I remember high school, although I try to forget it. I was just a bad girl. If I had to do it all over again I would do it so differently. Peer pressure is all over the halls, in the parking lot, the lunch room, and even off campus.

If anything tell her to she has the right to look down on everyone, if thats how she feels their doing to her. Their is no shame in anything. Sounds to me like she's six feet taller than everyone elese. If not already she should get to know as many people as she can, & just out smart them all. She needs needs to try to prove herself respectable.

Than one day she will look back & wonder why she ever felt that way.

Quote:
My best friend's sister moved to a very very small town a while back. She's a freshman in high school there and moved there to live with her dad. I consider her to be my friend cause I've known her for so long through my best friend, and talk to her alot on MSN. Well she moved to this small city, I mean very small.. so small I could walk it. Well problem is, people there are stuck up, ignorant they're the biggest bunch of *******s I've ever heard of. They treat her like crap, they ignore her, nobody wants to be friends with her. The friends she does have talks crap on her all the time. She really, and I'm serious, has no friends there. But she is there to live with her dad for now.
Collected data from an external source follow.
==> config.mk <==
export PLATFORM = sky130hd
export DESIGN_NAME = fetch_controller
export DESIGN_NICKNAME = d
export VERILOG_FILES = /design/src/rtl/fetch_pkg.sv /design/src/rtl/fetch_controller.sv
export SDC_FILE = /design/constraint.sdc
export NUM_CORES = 1
export LEC_CHECK = 0
export ABC_CLOCK_PERIOD_IN_PS = 1660
export BUFFER_PORTS_ARGS = -buffer_cell sky130_fd_sc_hd__buf_2
export CORE_ASPECT_RATIO = 1.2
export CORE_MARGIN = 2
export CORE_UTILIZATION = 24
export DETAILED_ROUTE_END_ITERATION = 10
export GPL_TIMING_DRIVEN = 0
export PLACE_DENSITY = 0.51
export SLEW_MARGIN = 20
export SYNTH_ARGS = -nofsm -noshare
export SYNTH_HDL_FRONTEND = slang
export SYNTH_SLANG_ARGS = --single-unit
==> constraint.sdc <==
create_clock -name clk -period 1.66 [get_ports clk]
set_input_delay 0.166 -clock clk [delete_from_list [all_inputs] [get_ports clk]]
set_output_delay 0.166 -clock clk [all_outputs]
set_load 0.02 [all_outputs]
==> src/rtl/fetch_pkg.sv <==
// fetch_pkg: fetch FSM states, NOP encoding and default widths shared by the fetch controller
package fetch_pkg;
  typedef enum logic [1:0] {IDLE, WAIT, HOLD} fetch_state_t;
  localparam int DEF_ADDR_WIDTH = 64;
  localparam int DEF_INST_WIDTH = 32;
  localparam logic [31:0] DEF_NOP_INST = 32'h00000013;
endpackage
$ cat config.mk
export PLATFORM = sky130hd
export DESIGN_NAME = gpio_port
export DESIGN_NICKNAME = d
export VERILOG_FILES = /design/src/rtl/gpio_port.sv
export SDC_FILE = /design/constraint.sdc
export NUM_CORES = 1
export LEC_CHECK = 0
export ABC_AREA = 1
export CORE_MARGIN = 4
export CORE_UTILIZATION = 41
export CTS_BUF_LIST = sky130_fd_sc_hd__clkbuf_8
export DETAILED_ROUTE_END_ITERATION = 6
export DONT_BUFFER_PORTS = 1
export GPL_ROUTABILITY_DRIVEN = 0
export GPL_TIMING_DRIVEN = 0
export PLACE_DENSITY = 0.62
export SYNTH_ARGS = -nofsm -noshare
export SYNTH_HDL_FRONTEND = slang
export SYNTH_SLANG_ARGS = --single-unit
$ cat constraint.sdc
create_clock -name CLK -period 0.9 [get_ports CLK]
set_input_delay 0.09 -clock CLK [delete_from_list [all_inputs] [get_ports CLK]]
set_output_delay 0.09 -clock CLK [all_outputs]
set_load 0.005 [all_outputs]
$ cat src/rtl/gpio_port.sv
// Memory-mapped GPIO: registered LED outputs, synchronised and debounced switch inputs.
// Define GPIO_IRQ_EN to build the change-detect interrupt (IRQ_STATUS, IRQ_ENABLE, IRQ).
module gpio_port #(
    parameter int OUT_WIDTH = 8,
    parameter int IN_WIDTH  = 4,
    parameter int DB_BITS   = 4
) (
    input  logic                 CLK,
    input  logic                 RESETN,
    input  logic [1:0]           ADDR,
    input  logic                 RD,
    input  logic                 WR,
    input  logic [15:0]          DOUT,
    output logic [15:0]          DIN,
    input  logic [IN_WIDTH-1:0]  PIN_IN,
    output logic [OUT_WIDTH-1:0] PIN_OUT,
    output logic                 IRQ
);

    // Bus protocol: RD and WR are single-cycle strobes with ADDR stable while high.
    // A write takes effect at the strobed edge; read data lands in DIN at the strobed
    // edge and is held until the next read. RD with WR returns the pre-write value.

    localparam logic [DB_BITS-1:0] CNT_ONE = 1;

    logic [IN_WIDTH-1:0] s1, s2, db, db_nxt;
    logic [DB_BITS-1:0]  cnt     [IN_WIDTH];
    logic [DB_BITS-1:0]  cnt_nxt [IN_WIDTH];
    logic [15:0]         rd_data;
    logic                unused_dout;

    assign unused_dout = ^DOUT;

    // A bit's counter only advances while s2 disagrees with db; any agreement restarts it.
    always_comb begin
        db_nxt = db;
        for (int i = 0; i < IN_WIDTH; i++) begin
            cnt_nxt[i] = cnt[i];
            if (s2[i] == db[i]) begin
                cnt_nxt[i] = '0;
            end else if (&cnt[i]) begin
                db_nxt[i]  = s2[i];
                cnt_nxt[i] = '0;
            end else begin
                cnt_nxt[i] = cnt[i] + CNT_ONE;
            end
        end
    end

    always_ff @(posedge CLK or negedge RESETN) begin
        if (!RESETN) begin
            s1 <= '0;
            s2 <= '0;
            db <= '0;
            for (int i = 0; i < IN_WIDTH; i++) cnt[i] <= '0;
        end else begin
            s1 <= PIN_IN;
            s2 <= s1;
            db <= db_nxt;
            for (int i = 0; i < IN_WIDTH; i++) cnt[i] <= cnt_nxt[i];
        end
    end

`ifdef GPIO_IRQ_EN
    logic [IN_WIDTH-1:0] irq_status, irq_enable, w1c;
    logic                irq_q;

    assign w1c = (WR && ADDR == 2'd2) ? DOUT[IN_WIDTH-1:0] : '0;
    assign IRQ = irq_q;

    // A new db edge overrides a simultaneous write-1-to-clear on the same bit.
    always_ff @(posedge CLK or negedge RESETN) begin
        if (!RESETN) begin
            irq_status <= '0;
            irq_enable <= '0;
            irq_q      <= 1'b0;
        end else begin
            irq_status <= (irq_status & ~w1c) | (db_nxt ^ db);
            if (WR && ADDR == 2'd3) irq_enable <= DOUT[IN_WIDTH-1:0];
            irq_q <= |(irq_status & irq_enable);
        end
    end
`else
    assign IRQ = 1'b0;
`endif

    always_comb begin
        rd_data = '0;
        case (ADDR)
            2'd0: rd_data[IN_WIDTH-1:0]  = db;
            2'd1: rd_data[OUT_WIDTH-1:0] = PIN_OUT;
`ifdef GPIO_IRQ_EN
            2'd2: rd_data[IN_WIDTH-1:0]  = irq_status;
            2'd3: rd_data[IN_WIDTH-1:0]  = irq_enable;
`endif
            default: rd_data = '0;
        endcase
    end

    always_ff @(posedge CLK or negedge RESETN) begin
        if (!RESETN) begin
            PIN_OUT <= '0;
            DIN     <= '0;
        end else begin
            if (WR && ADDR == 2'd1) PIN_OUT <= DOUT[OUT_WIDTH-1:0];
            if (RD) DIN <= rd_data;
        end
    end

endmodule

==> results of run 1 <==
==> registers in the layout (all words and copies together), names as in the netlist <==
register and flops:
s2 4, cnt 16, s1 4, PIN_OUT 8
db 4, DIN 8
Because of this she has a low self-esteem. Just tonight she told me how she's a sore loser, nobody likes here there, nobody cares about her. She's so down on herself, and I can see why because I've been down that road myself when I was in high school. It's a bad feeling to know that people don't want to be around you. I don't know what to say to her, tell her to perhaps make her feel better. I've known of her for 6 years, but gotten to know here really well within the last year and I do care about her and she does mean a lot to me as a friend.

I hate seeing her like this, it bothers me and I feel so bad for her. I just don't know what to say because I myself didn't have friends when in high school, I remember people teasing me and people ignored me. It was like as if I wasn't even there, people never gave me the time of day.

And I know, being in that position, that it would take a lot to raise up my self-esteem and how it is easier said then done. Meaning it's easier to say "ignore them, you're better than them" but that being said to you isn't gonna raise your self-esteem cause you'll always be ignored and taunted and crap. Please, I'm making a plea for some advice on what I can do for her. I would nearly recommend her to go see a therapist (Sp?) but the problem is, the town literally has none. Thanks.